DATA IN THIS EXERCISE ▸
--- config.mk ---
export PLATFORM = sky130hd
export DESIGN_NAME = cmd_frame_parser
export DESIGN_NICKNAME = d
export VERILOG_FILES = /design/src/rtl/cmd_pkg.sv /design/src/rtl/cmd_byte_fetch.sv /design/src/rtl/cmd_frame_parser.sv
export SDC_FILE = /design/constraint.sdc
export NUM_CORES = 1
export LEC_CHECK = 0
export BUFFER_PORTS_ARGS = -buffer_cell sky130_fd_sc_hd__buf_4
export CAP_MARGIN = 10
export CORE_MARGIN = 5
export CORE_UTILIZATION = 55
export DETAILED_ROUTE_END_ITERATION = 10
export HOLD_SLACK_MARGIN = 0.1
export PLACE_DENSITY = 0.83
export RECOVER_POWER = 50
export SKIP_LAST_GASP = 1
export SYNTH_ARGS = -nofsm -noshare
export SYNTH_HDL_FRONTEND = slang
export SYNTH_HIERARCHICAL = 1
export SYNTH_SLANG_ARGS = --single-unit
--- constraint.sdc ---
create_clock -name clk -period 7.4 [get_ports clk]
set_input_delay 0.74 -clock clk [delete_from_list [all_inputs] [get_ports clk]]
set_output_delay 0.74 -clock clk [all_outputs]
set_load 0.005 [all_outputs]
--- config.mk ---
export PLATFORM = sky130hd
export DESIGN_NAME = simple_edge_detect_generate
export DESIGN_NICKNAME = d
export VERILOG_FILES = /design/src/rtl/simple_edge_detect_generate.sv
export SDC_FILE = /design/constraint.sdc
export NUM_CORES = 1
export LEC_CHECK = 0
export BUFFER_PORTS_ARGS = -buffer_cell sky130_fd_sc_hd__buf_2
export CELL_PAD_IN_SITES_DETAIL_PLACEMENT = 2
export CELL_PAD_IN_SITES_GLOBAL_PLACEMENT = 2
export CORE_UTILIZATION = 37
export DETAILED_ROUTE_END_ITERATION = 8
export PLACE_DENSITY_LB_ADDON = 0.1
export SETUP_SLACK_MARGIN = 0.4
export SYNTH_ARGS = -nofsm -noshare
export SYNTH_HDL_FRONTEND = slang
export SYNTH_SLANG_ARGS = --single-unit
--- constraint.sdc ---
create_clock -name clk -period 4.88 [get_ports clk]
set_input_delay 0.244 -clock clk [delete_from_list [all_inputs] [get_ports clk]]
set_output_delay 0.244 -clock clk [all_outputs]
set_load 0.005 [all_outputs]
**config.mk**
```make
export PLATFORM = sky130hd
export DESIGN_NAME = mem_access_ctrl_flat
export DESIGN_NICKNAME = d
export VERILOG_FILES = /design/src/rtl/mem_access_ctrl_if.sv /design/src/rtl/mem_access_ctrl.sv /design/src/flat_wrapper.sv
export SDC_FILE = /design/constraint.sdc
export NUM_CORES = 1
export LEC_CHECK = 0
export ABC_AREA = 1
export CELL_PAD_IN_SITES_DETAIL_PLACEMENT = 2
export CELL_PAD_IN_SITES_GLOBAL_PLACEMENT = 2
export CORE_MARGIN = 4
export CORE_UTILIZATION = 24
export CTS_CLUSTER_DIAMETER = 50
export DETAILED_ROUTE_END_ITERATION = 6
export HOLD_SLACK_MARGIN = 0.06
export PLACE_DENSITY_LB_ADDON = 0.1
export SYNTH_ARGS = -nofsm -noshare
export SYNTH_HDL_FRONTEND = slang
export SYNTH_SLANG_ARGS = --single-unit
```
**constraint.sdc**
```tcl
create_clock -name clk -period 4.2 [get_ports clk]
set_clock_uncertainty 0.2 [all_clocks]
set_input_delay 0.42 -clock clk [delete_from_list [all_inputs] [get_ports clk]]
set_output_delay 0.42 -clock clk [all_outputs]
set_load 0.01 [all_outputs]
```
**src/rtl/mem_access_ctrl_if.sv**
```systemverilog
// Request/response and memory-port bundle for mem_access_ctrl.
// slave = the controller, master = CPU datapath plus memory model.
`timescale 1ns/1ps
interface mem_access_ctrl_if #(
  parameter int MEM_ADDR_BITS = 10
);
  logic                     req_valid;
  logic                     req_ready;
  logic                     req_we;
  logic [1:0]               req_size;
  logic                     req_unsigned;
  logic [31:0]              req_addr;
  logic [31:0]              req_wdata;
  logic                     resp_valid;
  logic                     resp_ready;
  logic [31:0]              resp_rdata;
  logic                     resp_err;
  logic [MEM_ADDR_BITS-1:0] mem_addr;
  logic [31:0]              mem_data_in;
  logic [3:0]               mem_sel;
  logic                     mem_str;
  logic                     mem_ld;
  logic [31:0]              mem_data_out;

  modport slave (
    input  req_valid, req_we, req_size, req_unsigned, req_addr, req_wdata,
    input  resp_ready, mem_data_out,
    output req_ready, resp_valid, resp_rdata, resp_err,
    output mem_addr, mem_data_in, mem_sel, mem_str, mem_ld
  );

  modport master (
    output req_valid, req_we, req_size, req_unsigned, req_addr, req_wdata,
    output resp_ready, mem_data_out,
    input  req_ready, resp_valid, resp_rdata, resp_err,
    input  mem_addr, mem_data_in, mem_sel, mem_str, mem_ld
  );
endinterface

```
**src/rtl/mem_access_ctrl.sv**
```systemverilog
// Byte/half/word load-store controller in front of a byte-enabled word memory.
// Define MISALIGN_EXC_EN to report misaligned accesses instead of truncating the address.
//
// state  | meaning
// IDLE   | ready for a request
// ACCESS | one cycle driving the memory port from the latched request
// RESP   | holding the response until resp_ready
`timescale 1ns/1ps
module mem_access_ctrl #(
  parameter int MEM_ADDR_BITS = 10
) (
  input  logic           clk,
  input  logic           rst_n,
  mem_access_ctrl_if.slave bus
);

  typedef enum logic [1:0] {IDLE, ACCESS, RESP} state_t;

  state_t                   state, state_nx;
  logic                     r_we;
  logic                     r_uns;
  logic [1:0]               r_size;
  logic [MEM_ADDR_BITS+1:0] r_addr;
  logic [31:0]              r_wdata;
  logic [31:0]              rdata_q;
  logic                     err_q;

  logic                     is_half;
  logic                     is_word;
  logic                     blocked;
  logic [1:0]               lane;
  logic [3:0]               sel_raw;
  logic [31:0]              wdata_rep;
  logic [31:0]              shifted;
  logic [31:0]              load_val;
  logic                     unused_addr_bits;

  assign unused_addr_bits = ^bus.req_addr[31:MEM_ADDR_BITS+2];

  assign is_half = (r_size == 2'b01);
  assign is_word = r_size[1];  // reserved size 11 behaves as a word

`ifdef MISALIGN_EXC_EN
  assign blocked = (is_half & r_addr[0]) | (is_word & (|r_addr[1:0]));
`else
  assign blocked = 1'b0;
`endif

  always_comb begin
    lane      = r_addr[1:0];
    sel_raw   = 4'b0001 << r_addr[1:0];
    wdata_rep = {4{r_wdata[7:0]}};
    if (is_word) begin
      lane      = 2'b00;
      sel_raw   = 4'b1111;
      wdata_rep = r_wdata;
    end else if (is_half) begin
      lane      = {r_addr[1], 1'b0};
      sel_raw   = r_addr[1] ? 4'b1100 : 4'b0011;
      wdata_rep = {2{r_wdata[15:0]}};
    end
  end

  assign shifted = bus.mem_data_out >> {lane, 3'b000};

  always_comb begin
    load_val = bus.mem_data_out;
    if (!is_word) begin
      if (is_half)
        load_val = r_uns ? {16'h0000, shifted[15:0]} : {{16{shifted[15]}}, shifted[15:0]};
      else
        load_val = r_uns ? {24'h000000, shifted[7:0]} : {{24{shifted[7]}}, shifted[7:0]};
    end
  end

  always_comb begin
    state_nx        = state;
    bus.mem_addr    = '0;
    bus.mem_data_in = '0;
    bus.mem_sel     = '0;
    bus.mem_str     = 1'b0;
    bus.mem_ld      = 1'b0;
    case (state)
      IDLE: begin
        if (bus.req_valid) state_nx = ACCESS;
      end
      ACCESS: begin
        bus.mem_addr    = r_addr[MEM_ADDR_BITS+1:2];
        bus.mem_data_in = wdata_rep;
        if (!blocked) begin
          bus.mem_sel = sel_raw;
          bus.mem_str = r_we;
          bus.mem_ld  = ~r_we;
        end
        state_nx = RESP;
      end
      RESP: begin
        if (bus.resp_ready) state_nx = IDLE;
      end
      default: state_nx = IDLE;
    endcase
  end

  always_ff @(posedge clk or negedge rst_n) begin
    if (!rst_n) state <= IDLE;
    else        state <= state_nx;
  end

  always_ff @(posedge clk or negedge rst_n) begin
    if (!rst_n) begin
      r_we    <= 1'b0;
      r_uns   <= 1'b0;
      r_size  <= 2'b00;
      r_addr  <= '0;
      r_wdata <= '0;
    end else if (state == IDLE && bus.req_valid) begin
      r_we    <= bus.req_we;
      r_uns   <= bus.req_unsigned;
      r_size  <= bus.req_size;
      r_addr  <= bus.req_addr[MEM_ADDR_BITS+1:0];
      r_wdata <= bus.req_wdata;
    end
  end

  always_ff @(posedge clk or negedge rst_n) begin
    if (!rst_n) begin
      rdata_q <= '0;
      err_q   <= 1'b0;
    end else if (state == ACCESS) begin
      rdata_q <= (blocked || r_we) ? 32'h0 : load_val;
      err_q   <= blocked;
    end
  end

  // req_ready is gated by rst_n so it reads 0 for the whole reset window
  assign bus.req_ready  = rst_n & (state == IDLE);
  assign bus.resp_valid = (state == RESP);
  assign bus.resp_rdata = rdata_q;
  assign bus.resp_err   = err_q;

endmodule

```
**src/flat_wrapper.sv**
```systemverilog
// flat-port wrapper written by rule: the top's interface ports become plain ports
module mem_access_ctrl_flat 
#(
  parameter int MEM_ADDR_BITS = 10
)
  (clk, rst_n, bus_req_valid, bus_req_we, bus_req_size, bus_req_unsigned, bus_req_addr, bus_req_wdata, bus_resp_ready, bus_mem_data_out, bus_req_ready, bus_resp_valid, bus_resp_rdata, bus_resp_err, bus_mem_addr, bus_mem_data_in, bus_mem_sel, bus_mem_str, bus_mem_ld);
  mem_access_ctrl_if #(.MEM_ADDR_BITS(MEM_ADDR_BITS)) bus_i ();
  input  logic clk;
  input  logic rst_n;
  input wire logic [$bits(bus_i.req_valid)-1:0] bus_req_valid;
  input wire logic [$bits(bus_i.req_we)-1:0] bus_req_we;
  input wire logic [$bits(bus_i.req_size)-1:0] bus_req_size;
  input wire logic [$bits(bus_i.req_unsigned)-1:0] bus_req_unsigned;
  input wire logic [$bits(bus_i.req_addr)-1:0] bus_req_addr;
  input wire logic [$bits(bus_i.req_wdata)-1:0] bus_req_wdata;
  input wire logic [$bits(bus_i.resp_ready)-1:0] bus_resp_ready;
  input wire logic [$bits(bus_i.mem_data_out)-1:0] bus_mem_data_out;
  output wire logic [$bits(bus_i.req_ready)-1:0] bus_req_ready;
  output wire logic [$bits(bus_i.resp_valid)-1:0] bus_resp_valid;
  output wire logic [$bits(bus_i.resp_rdata)-1:0] bus_resp_rdata;
  output wire logic [$bits(bus_i.resp_err)-1:0] bus_resp_err;
  output wire logic [$bits(bus_i.mem_addr)-1:0] bus_mem_addr;
  output wire logic [$bits(bus_i.mem_data_in)-1:0] bus_mem_data_in;
  output wire logic [$bits(bus_i.mem_sel)-1:0] bus_mem_sel;
  output wire logic [$bits(bus_i.mem_str)-1:0] bus_mem_str;
  output wire logic [$bits(bus_i.mem_ld)-1:0] bus_mem_ld;
  assign bus_i.req_valid = bus_req_valid;
  assign bus_i.req_we = bus_req_we;
  assign bus_i.req_size = bus_req_size;
  assign bus_i.req_unsigned = bus_req_unsigned;
  assign bus_i.req_addr = bus_req_addr;
  assign bus_i.req_wdata = bus_req_wdata;
  assign bus_i.resp_ready = bus_resp_ready;
  assign bus_i.mem_data_out = bus_mem_data_out;
  assign bus_req_ready = bus_i.req_ready;
  assign bus_resp_valid = bus_i.resp_valid;
  assign bus_resp_rdata = bus_i.resp_rdata;
  assign bus_resp_err = bus_i.resp_err;
  assign bus_mem_addr = bus_i.mem_addr;
  assign bus_mem_data_in = bus_i.mem_data_in;
  assign bus_mem_sel = bus_i.mem_sel;
  assign bus_mem_str = bus_i.mem_str;
  assign bus_mem_ld = bus_i.mem_ld;
  mem_access_ctrl #(.MEM_ADDR_BITS(MEM_ADDR_BITS)) u_core (.clk(clk), .rst_n(rst_n), .bus(bus_i));
endmodule
```
==> flow_summary.ini <==
[worst_setup_path]
slowest_stage = dfrtp_1
cp-end-kind = output pin
critPathBufInv = 2
crit_chain = nor2_4, nand2_4, inv_1, nor2_1, clkdlybuf4s50_1
crit_family = simple AND/OR/NAND/NOR gates
path_max_fanout = 25
worstPathArrival_ps = 2880
cp-start-kind = flip-flop
max_stage_delay_ps = 730
reg2reg_slack_ps = 1130
critPathKind = reg -> out
cp.required_ps = 3580

[cts]
cts_tree = built
clk_pin_slew_ps = 60
cts-resized-gates = 0
post-cts-setup-buffer-count = 0
cts.sinks = 82
clkLatencyLatePin_ps = 340
cts_buffers = 9
clockBufferDepth = 2
htreeDepth = 3
cts_hold_buf = 1
cts-root-buf = clkbuf_16

[grt]
grt_util_all_layers_pct = 17.7
grt_max_degree = 65
antenna_found_initial = 0
grt_pass1_vias = 5024
grt_first_pass_wirelength_um = 27900
overflow = 0

[cells_and_area]
final_nets = 835
final_cells = 961
final_cell_area_mm2 = 0.00644
utilization_pct = 37.0
area_growth_pct = 50.4
antenna_cells = 0
layout-drive-gt1-share_pct = 4.89

[logic_synthesis]
syn_area_mm2 = 0.00428
ys_ff_latch = 82
ys_types = 30
syn_nets = 688
ys.flop_type = dfrtp_1
synth_edf_count = 0
ys_async_sr_fraction_pct = 100
seq_area_frac_synth_pct = 47.9
yosysWarnings = 0
synthCells = 584
avgSynthCellArea_um2 = 7.33

[timing]
fmax_mhz = 286
finalCritPeriodShare_pct = 83.4
report.final.slew_viol_count = 0
finalSetupViolCount = 0
tns_ps = 0
worst_pin_slew_ps = 949
maxSlewHeadroom_pct = 36.7
finalHoldViolations = 0
fin_crit_ps = 3500
rsz0062_at_grt = no

[routing]
routed_via_density = 4.68
routed_wirelength_um = 17700
wl_per_cell_um = 18.4
drt_iter0_drc = 156
remaining_drc_errors = 0
drtAntennaViolNets = 0
vias = 4497
drt_first_pass_iters = 4

[power_and_ir_drop]
p_comb_share_pct = 49.7
p_seq_share_pct = 31.0
power_w = 0.00459
leakagePower_nw = 2.97
powerDensity_mw_per_mm2 = 713
p_switching_w = 0.00194
pwr-share-clk_pct = 19.4
p_sw_share_pct = 42.3
ir_drop_mv = 0.242
p_int_w = 0.00265

[placed_design]
placedCellCount = 944
place_congestion = 0.831
hpwl_um = 13100
numPortBuffers = 165
postPlaceCellArea_mm2 = 0.00610

[floorplan]
core_area_mm2 = 0.0174
die_w_um = 142
rows = 48
pin_count = 187
die_y_um = 142
start_util_pct = 24.6
die_area_mm2 = 0.0200

[run_status]
status = complete, no violations

[min_path]
hold_path_class = reg -> reg

[run]
maxCapViolCount = 0
-- kinds of logic (layout without fill, tap and decap cells) --
group | after synthesis | count (layout) | synth area share [%]
AND/OR/NAND/NOR | 307 | 307 | 29.8
other | 1 | 1 | 0.0876
AO/OA/AOI/OAI | 106 | 106 | 13.5
buffers and inverters | 88 | 240 | 8.65
flip-flops | 82 | 82 | 47.9
-- layout make-up --
class | instances | area [um2]
Tap cell | 225 | 282
Sequential cell | 82 | 2050
Fill cell | 2005 | 11000
Multi-Input combinational cell | 414 | 1860
Inverter | 51 | 191
Clock inverter | 4 | 73.8
Clock buffer | 12 | 256
Timing Repair Buffer | 173 | 1720
-- cells in the final DEF (no fill, tap or decap), types with 6 or more instances in the layout --
cell type,synthesis,final
buf_4,4,7
nand4_1,17,17
o21ai_0,50,50
clkdlybuf4s50_1,0,164
clkbuf_16,0,9
o211ai_1,6,6
inv_1,47,47
o22ai_1,7,7
nor2_1,61,61
dfrtp_1,82,82
a21oi_1,31,31
nand3_1,21,21
nand2_1,193,193
-- synthesized netlist by cell type (3+ instances only) --
cell type	count	area share [%]
a21oi_1	31	3.6
buf_1	3	0.26
buf_2	7	0.82
buf_4	4	0.70
clkbuf_1	20	1.8
dfrtp_1	82	48
inv_1	47	4.1
inv_2	4	0.35
nand2_1	193	17
nand2_2	4	0.58
nand3_1	21	2.5
nand4_1	17	2.5
nor2_1	61	5.3
nor3_1	4	0.47
o2111ai_1	4	0.82
o211ai_1	6	1.1
o21ai_0	50	5.8
o21ai_1	4	0.47
o22ai_1	7	1.0
o31ai_1	3	0.53
-- worst register-to-register path: cells and delay by family (launching register included) --
| family | cells | cell delay, ps |
|---|---|---|
| AO/OA/AOI/OAI | 1 | 130 |
| AND/OR/NAND/NOR | 7 | 1900 |
| flip-flops | 1 | 730 |
-- power groups by stage --
stage | clock, W | sequential, W | combinational (W)
floorplan | 0 | 0.00139 | 0.00126
global placement | 0 | 0.00141 | 0.00226
detailed placement | 0 | 0.00143 | 0.00233
CTS | 0.000916 | 0.00143 | 0.00234
global route | 0.000959 | 0.00147 | 0.00255
finish | 0.000889 | 0.00142 | 0.00228
-- per-stage QoR --
| stage | hold WS [ps] | worst slack [ps] |
|---|---|---|
| 3_5_place_dp | 123 | 1070 |
| 4_1_cts | 287 | 674 |
| 5_1_grt | 300 | 491 |
| 6_report | 279 | 698 |
| 3_3_place_gp | 117 | 1030 |
| 2_1_floorplan | -75.6 | 2380 |
-- flip-flops by register name, indices dropped and copies added (netlist names) --
| register | flops |
|---|---|
| u_core.bus.resp_rdata | 32 |
| u_core.r_wdata | 32 |
| u_core.r_addr | 12 |
| u_core.r_size | 2 |
| u_core.state | 2 |
| u_core.r_uns | 1 |
| u_core.r_we | 1 |
-- final timing paths --
kind                                                  end                       from  cells past startpoint
worst max-delay path                       bus_mem_sel[2]           u_core.r_size[1]                      5
worst min-delay path            u_core.bus.resp_rdata[20]  u_core.bus.resp_rdata[20]                      2
worst max register to register  u_core.bus.resp_rdata[14]           u_core.r_size[1]                      8
worst min register to register  u_core.bus.resp_rdata[20]  u_core.bus.resp_rdata[20]                      2
max in group asynchronous        u_core.bus.resp_rdata[9]                      rst_n                      3
min in group asynchronous                 u_core.state[1]                      rst_n                      2
-- routing by layer --
layer	up-vias	track usage (%)	share of wire, %
met5	-	0	0
met4	0	6.41	2.3
met3	22	4.31	5.4
met2	114	29.8	49
met1	2193	22.1	43
li1	2168	-	-
Note: power is estimated with default switching activity, not from simulation.
==> edit: new RTL, config.mk and constraints unchanged <==
`MEM_ADDR_BITS` is set to 10 in 3 places; all go to 11.
--- a/src/rtl/mem_access_ctrl_if.sv
+++ b/src/rtl/mem_access_ctrl_if.sv
@@ -4,3 +4,3 @@
 interface mem_access_ctrl_if #(
-  parameter int MEM_ADDR_BITS = 10
+  parameter int MEM_ADDR_BITS = 11
 );
--- a/src/rtl/mem_access_ctrl.sv
+++ b/src/rtl/mem_access_ctrl.sv
@@ -9,3 +9,3 @@
 module mem_access_ctrl #(
-  parameter int MEM_ADDR_BITS = 10
+  parameter int MEM_ADDR_BITS = 11
 ) (
--- a/src/flat_wrapper.sv
+++ b/src/flat_wrapper.sv
@@ -3,3 +3,3 @@
 #(
-  parameter int MEM_ADDR_BITS = 10
+  parameter int MEM_ADDR_BITS = 11
 )
Interface: changed (resized bus_mem_addr); port bits go from 187 to 188. No check against the original RTL was run, so the function may have changed too.
==> edit against the original RTL <==
Power is 1.9% lower. Area after synthesis up 1.4%. Final cell count grew 0.73%. Utilization fell by 0.22 points. Routed wire length fell by 0.25%. Largest power group unchanged. Sequential cell count grew 1. Design area about the same. Setup slack better by 0.35 ns. Critical endpoint unchanged. Synthesized cell count increased by 0.86%.
==> edit: results (changes against the original RTL) <==
[layout]
nets = 842  ; +0.84%
num-fill-cells = 1997  ; -0.40%
drive_above_1_share_pct = 4.85  ; -0.046 points

[synthesis]
syn-num-nets = 693  ; +0.73%
synthTopCellsByArea = dfrtp_1, nand2_1, o21ai_0
yosysUniqueCellTypes = 28  ; -6.7%
avgSynthCellArea_um2 = 7.37  ; +0.57%
yosysWarnings = 0  ; unchanged
seq_area_frac_synth_pct = 47.8  ; -0.10 points
synthTopCellsByCount = nand2_1, dfrtp_1, nor2_1, o21ai_0, inv_1

[global_route]
grt_max_degree = 76  ; +17%
antenna_found_initial = 2  ; +2
grt_pass1_wl_um = 27900  ; +0.18%
grt_pass1_vias = 5055  ; +0.62%
grt_use_total_pct = 17.5  ; -0.26 points

[placed_design]
dp.cells = 951  ; +0.74%
port_buffers = 167  ; +1.2%
place_congestion = 0.757  ; -8.9%
dp_hpwl_um = 12800  ; -2.6%
dp_slack_ns = 1.37  ; +0.307 ns

[clocking]
clk_pin_slew_ns = 0.06  ; about the same
cts_buffers = 9  ; unchanged
cts.path.max_buffers = 2  ; unchanged
cts_resized = 0  ; unchanged
cts_max_level = 3  ; unchanged

[worst_setup_path]
cp.arrival_ns = 2.53  ; -0.35 ns
reg2reg_to = u_core.bus.resp_rdata[24]
cp_max_fo = 21  ; -16%
r2r_setup_slack_ns = 1.74  ; +0.61 ns
worstReg2RegStart = u_core.r_size[0]

[outcome]
status = finished clean

[power]
power.static_leakage_nw = 2.97  ; -0.19%
ir_drop_mv = 0.290  ; +20%
p_sw_share_pct = 43.6  ; +1.3 points
p_switching_mw = 1.96  ; +1.1%
p_clk_mw = 0.763  ; -14%
seq_power_mw = 1.39

[route]
finalWirelength_um = 17600  ; -0.25%
routedWlPerCell_um = 18.2  ; -0.97%
via_count = 4516  ; +0.42%
drtIter0Drc = 158  ; +1.3%

[timing]
hold-worst-slack_ns = 0.274  ; -0.00512 ns
worstMarginPinSlew_ns = 1.19  ; +0.238 ns

[hold_path]
holdPathEnd = u_core.r_wdata[16]
hold_start = u_core.r_wdata[16]

-- edit: through the flow --
stage,utilization (%),instance area (um^2)
after floorplan,-,4340
after global routing,36.7,6440
after global placement,35.1,6160
final,36.7,6440
after detailed placement,35.1,6160
after CTS,36.7,6440
-- edit: logic make-up after synthesis --
kind of cell	Yosys count	synth area share (%)
DFF	83	47.8
other	1	0.0864
AOI/OAI and AO/OA	103	13.3
buffers and inverters	88	8.76
and+or+nand+nor	314	30.0
-- edit: layout make-up --
type,count,share of cell area [%]
Tap cell,225,4.37
Clock inverter,3,0.369
Sequential cell,83,32.2
Clock buffer,13,3.88
Inverter,51,2.97
Multi-Input combinational cell,418,29.3
Timing Repair Buffer,175,26.9
-- edit: worst max-delay path by stage --
stage	startpoint	end	slack [ns]	cells after the start
floorplan	u_core.state[1]	bus_mem_data_in[29]	2.32	6
global placement	u_core.r_size[0]	bus_mem_sel[2]	1.41	5
detailed placement	bus_req_valid	u_core.r_addr[4]	1.37	5
CTS	u_core.r_size[0]	bus_mem_sel[2]	1.00	5
global route	u_core.r_size[0]	bus_mem_sel[2]	0.86	5
finish	u_core.r_size[0]	bus_mem_sel[2]	1.05	5
-- edit: critical path: stages, from the launching register on --
cell             delay (ns)
dfrtp_1                0.40
nor2_4                 0.39
nand2_2                0.37
inv_1                  0.39
nor2_1                 0.13
clkdlybuf4s50_1        0.50
-- edit: routing by layer --
layer,vias up,global-route usage [%],share of wire [%]
met1,2213,23.3,46
met4,4,4.35,1.0
met3,15,3.90,5.1
met5,-,0,0.12
li1,2179,-,-
met2,105,28.8,47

PROBLEM DETAILS ▸
Filter the material above down to the lines that hold the word "shifted".

RESULT ▸
  logic [31:0]              shifted;
  assign shifted = bus.mem_data_out >> {lane, 3'b000};
        load_val = r_uns ? {16'h0000, shifted[15:0]} : {{16{shifted[15]}}, shifted[15:0]};
        load_val = r_uns ? {24'h000000, shifted[7:0]} : {{24{shifted[7]}}, shifted[7:0]};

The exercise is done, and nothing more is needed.